Your task: Look through the lines below and extract any with the word "netlist".

..........

What follows belongs to an exercise in optimizing a design on an open flow for small area, a short achievable clock period and few clock cycles per item; a production flow would make more cautious choices.
In this exercise RTL edits were held to simulation tests only and were not proved equivalent to the original.
Power and IR drop assume default switching activity.

==> inputs of job 7073 <==
==> flow/design.v (excerpt) <==
module iar_stream_codec (
    input  wire        clk,
    input  wire        rst,
    input  wire        cmd_valid,
    output wire        cmd_ready,
    input  wire [31:0] cmd_word,
    input  wire [31:0] cmd_a0,
    input  wire [31:0] cmd_a1,
    input  wire [71:0] cmd_data,
    input  wire [3:0]  cmd_len,
    output reg         rsp_valid,
    output wire [7:0]  rsp_status,
    output reg  [31:0] rsp_r0,
    output wire [31:0] rsp_r1,
    output wire [71:0] rsp_out,
    output wire [3:0]  rsp_len
);
make LEC_CHECK=0 ABC_AREA=1 CAP_MARGIN=20 CORE_MARGIN=2 CORE_UTILIZATION=30 PLACE_DENSITY=0.4 SLEW_MARGIN=20 finish   # period 40.0 ns
run.sh (not shown) runs the stock make flow with config.mk's settings and CLKGATE_MAP_FILE= SYNTH_SCRIPT=/design/flow/synth_recipe.tcl, a recipe that flattens the netlist after the stock synthesis.
==> job 4085 (differences from job 7073) <==
--- a/flow/design.v
+++ b/flow/design.v
@@ -167,16 +167,17 @@
     reg        qsg;        
     reg        dz;         
     reg        first;      
     reg        b1;         
     reg [1:0]  nl;         
     reg [2:0]  cnt;        
     reg [31:0] fq;         
     reg [3:0]  e_st;       
+    reg        sc_hz;      
     reg        j_v;
     reg [1:0]  j_kind;
     reg [1:0]  j_ch;
     reg [3:0]  j_st;
     reg [31:0] j_x;        
     reg [24:0] j_rem;      
     reg signed [10:0] j_d;  
     reg        j_b1;
@@ -380,17 +381,25 @@
                     (f_state == F_DIV && (dlast || div_skip));
     wire fe_hand  = fe_final &&
                     ((k_kind == K_RST) ? (b_state == B_IDLE && a_state == A_IDLE && !j_v) :
                      (k_kind == K_SD)  ? (j_free && !cfg_pend) : j_free);
     wire sc_wait  = cfg_pend ||
                     ((b_state != B_IDLE) && (b_kind == J_SC) && (b_ch == k_ch)) ||
                     ((a_state != A_IDLE) && (a_kind == J_SC) && (a_ch == k_ch)) ||
                     (j_v && (j_kind == J_SC) && (j_ch == k_ch));
-    assign fe_add    = (f_state == F_EXEC) && (k_kind == K_SC) && !sc_wait;
+    assign fe_add    = (f_state == F_EXEC) && (k_kind == K_SC) && !sc_hz;
+    wire [1:0] in_chi = {in_op[7], in_ch[0]};
+    wire [1:0] hz_ch  = accept ? in_chi : k_ch;
+    wire ba_keep  = (a_state != A_IDLE) && !(a_state == A_ADD && be_add);
+    wire sc_hz_nx = cfg_pend || (fe_hand && k_kind == K_CFG) ||
+                    (accept && fe_hand && k_kind == K_SC && k_ch == in_chi) ||
+                    ((b_state != B_IDLE) && (b_kind == J_SC) && (b_ch == hz_ch)) ||
+                    (ba_keep && (a_kind == J_SC) && (a_ch == hz_ch)) ||
+                    (j_v && (j_kind == J_SC) && (j_ch == hz_ch));
     assign cmd_ready = (f_state == F_IDLE) || fe_hand;
     wire accept = cmd_valid && cmd_ready;
     reg        h_rsp;      
     reg [3:0]  h_st;
     reg [31:0] h_r0;
     always @* begin
         h_rsp = 1'b1;
         h_st  = ST_OK;
@@ -411,16 +420,17 @@
             end
             F_DIV: h_rsp = 1'b0;
             default: h_st = e_st;
         endcase
     end
     integer j;
     always @(posedge clk) begin
         rsp_valid <= 1'b0;
+        sc_hz <= sc_hz_nx;
         if (accept) begin
             k_kind <= in_kind;
             k_ch   <= {in_op[7], in_ch[0]};
             k_data <= {cmd_data[71:32], in_cfg ? cmd_a1 : ((in_op == 8'h81) ? cmd_data[31:0] : cmd_a0)};
             k_len  <= cmd_len;
         end
         if (rst) begin
             f_state <= F_IDLE;
@@ -485,17 +495,17 @@
                 a_st    <= b_st;
                 a_x     <= bx;
                 pr      <= (b_state == B_MUL) ? mul_y : 32'd0;
                 a_state <= (b_kind == J_RSP) ? A_RSP : ((b_kind == J_CFG) ? A_CFGW : A_ADD);
             end
             case (f_state)
                 F_EXEC: begin
                     if (k_kind == K_SC) begin
-                        if (!sc_wait) begin
+                        if (!sc_hz) begin
                             dm    <= t_m;
                             rem   <= {1'b0, !d_sub, add_y[22:0]};
                             xq    <= d_sub ? -11'sd126 : ({3'd0, add_y[30:23]} - 11'sd127);
                             dxa   <= t_x;
                             qsg   <= add_y[31];
                             dz    <= d_zero;
                             fq    <= 32'd0;
                             first <= 1'b1;
==> flow/flow/run.sh (new file) <==
#!/bin/bash
# The standard layout (the standard.sh: standard synthesis, floorplan,
# placement, CTS, routing, finish), with timing repair asked to leave this
# much setup slack at the design's clock period, so that it also works on
# paths that already meet the clock. Its full output goes to standard.log.
set -e
export SETUP_SLACK_MARGIN=25
bash standard.sh > standard.log 2>&1
==> flow/standard.sh (new file) <==
#!/bin/bash
# synth_recipe.tcl (not shown) runs the flow's synth.tcl, then flattens the netlist and writes it again
# the make line also repeats each setting of config.mk as NAME=value (left out here)
make -C /OpenROAD-flow-scripts/flow DESIGN_CONFIG=/design/flow/config.mk WORK_HOME=/design/flow/orfs CLKGATE_MAP_FILE= SYNTH_SCRIPT=/design/flow/synth_recipe.tcl "${@:-finish}"
removed: flow/run.sh
==> comparison table <==
Outcome: job 7073 finished clean; job 4085 finished clean
Cells after synthesis: job 7073 11,753; job 4085 11,899
Height of the die: job 7073 526 um; job 4085 527 um
Avg Synthesized Cell Area: job 7073 6.95 sq um; job 4085 6.91 sq um
Number of CTS-inserted buffers: job 7073 111; job 4085 110
Post-CTS Repair Setup Buffers: job 7073 0; job 4085 352
Area of the core region: job 7073 0.271 sq mm; job 4085 0.273 sq mm
Final Hold Slack: job 7073 0.401 ns; job 4085 0.417 ns
Critical path required time: job 7073 40.56 ns; job 4085 40.54 ns
Worst setup skew after layout: job 7073 0.0926 ns; job 4085 0.118 ns
Seq area share: job 7073 27.1%; job 4085 23.7%
Count of multi-input gates: job 7073 8,871; job 4085 8,980
Global-route usage over all layers: job 7073 25.6%; job 4085 27.0%
Combinational power share: job 7073 69.8%; job 4085 78.2%
Post-synthesis share of cell area spent on full adders, half adders and majority gates: job 7073 9.91%; job 4085 9.82%
Vias in the first global route: job 7073 77,216; job 4085 82,678
Resized Gates After CTS: job 7073 0; job 4085 802
Area share of xor/xnor cells in the synthesized design: job 7073 3.36%; job 4085 3.26%
Total number of vias: job 7073 81,904; job 4085 87,539
Met1 demand-to-capacity share in global routing: job 7073 35.1%; job 4085 36.1%
DR iter-0 viols: job 7073 7,300; job 4085 7,600
Detailed placement HPWL: job 7073 288,000 um; job 4085 293,000 um
Maximum ir drop on the vdd rail: job 7073 0.0726 mV; job 4085 0.110 mV
Leakage Power: job 7073 39.4 nW; job 4085 44.6 nW
Testbench counts of job 7073, summed over its fixed seeds: cycles 6,502, items 3,872.
Testbench counts of job 4085, summed over its fixed seeds: cycles 6,510, items 3,872.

..........

Output of the exercise:
run.sh (not shown) runs the stock make flow with config.mk's settings and CLKGATE_MAP_FILE= SYNTH_SCRIPT=/design/flow/synth_recipe.tcl, a recipe that flattens the netlist after the stock synthesis.
# synth_recipe.tcl (not shown) runs the flow's synth.tcl, then flattens the netlist and writes it again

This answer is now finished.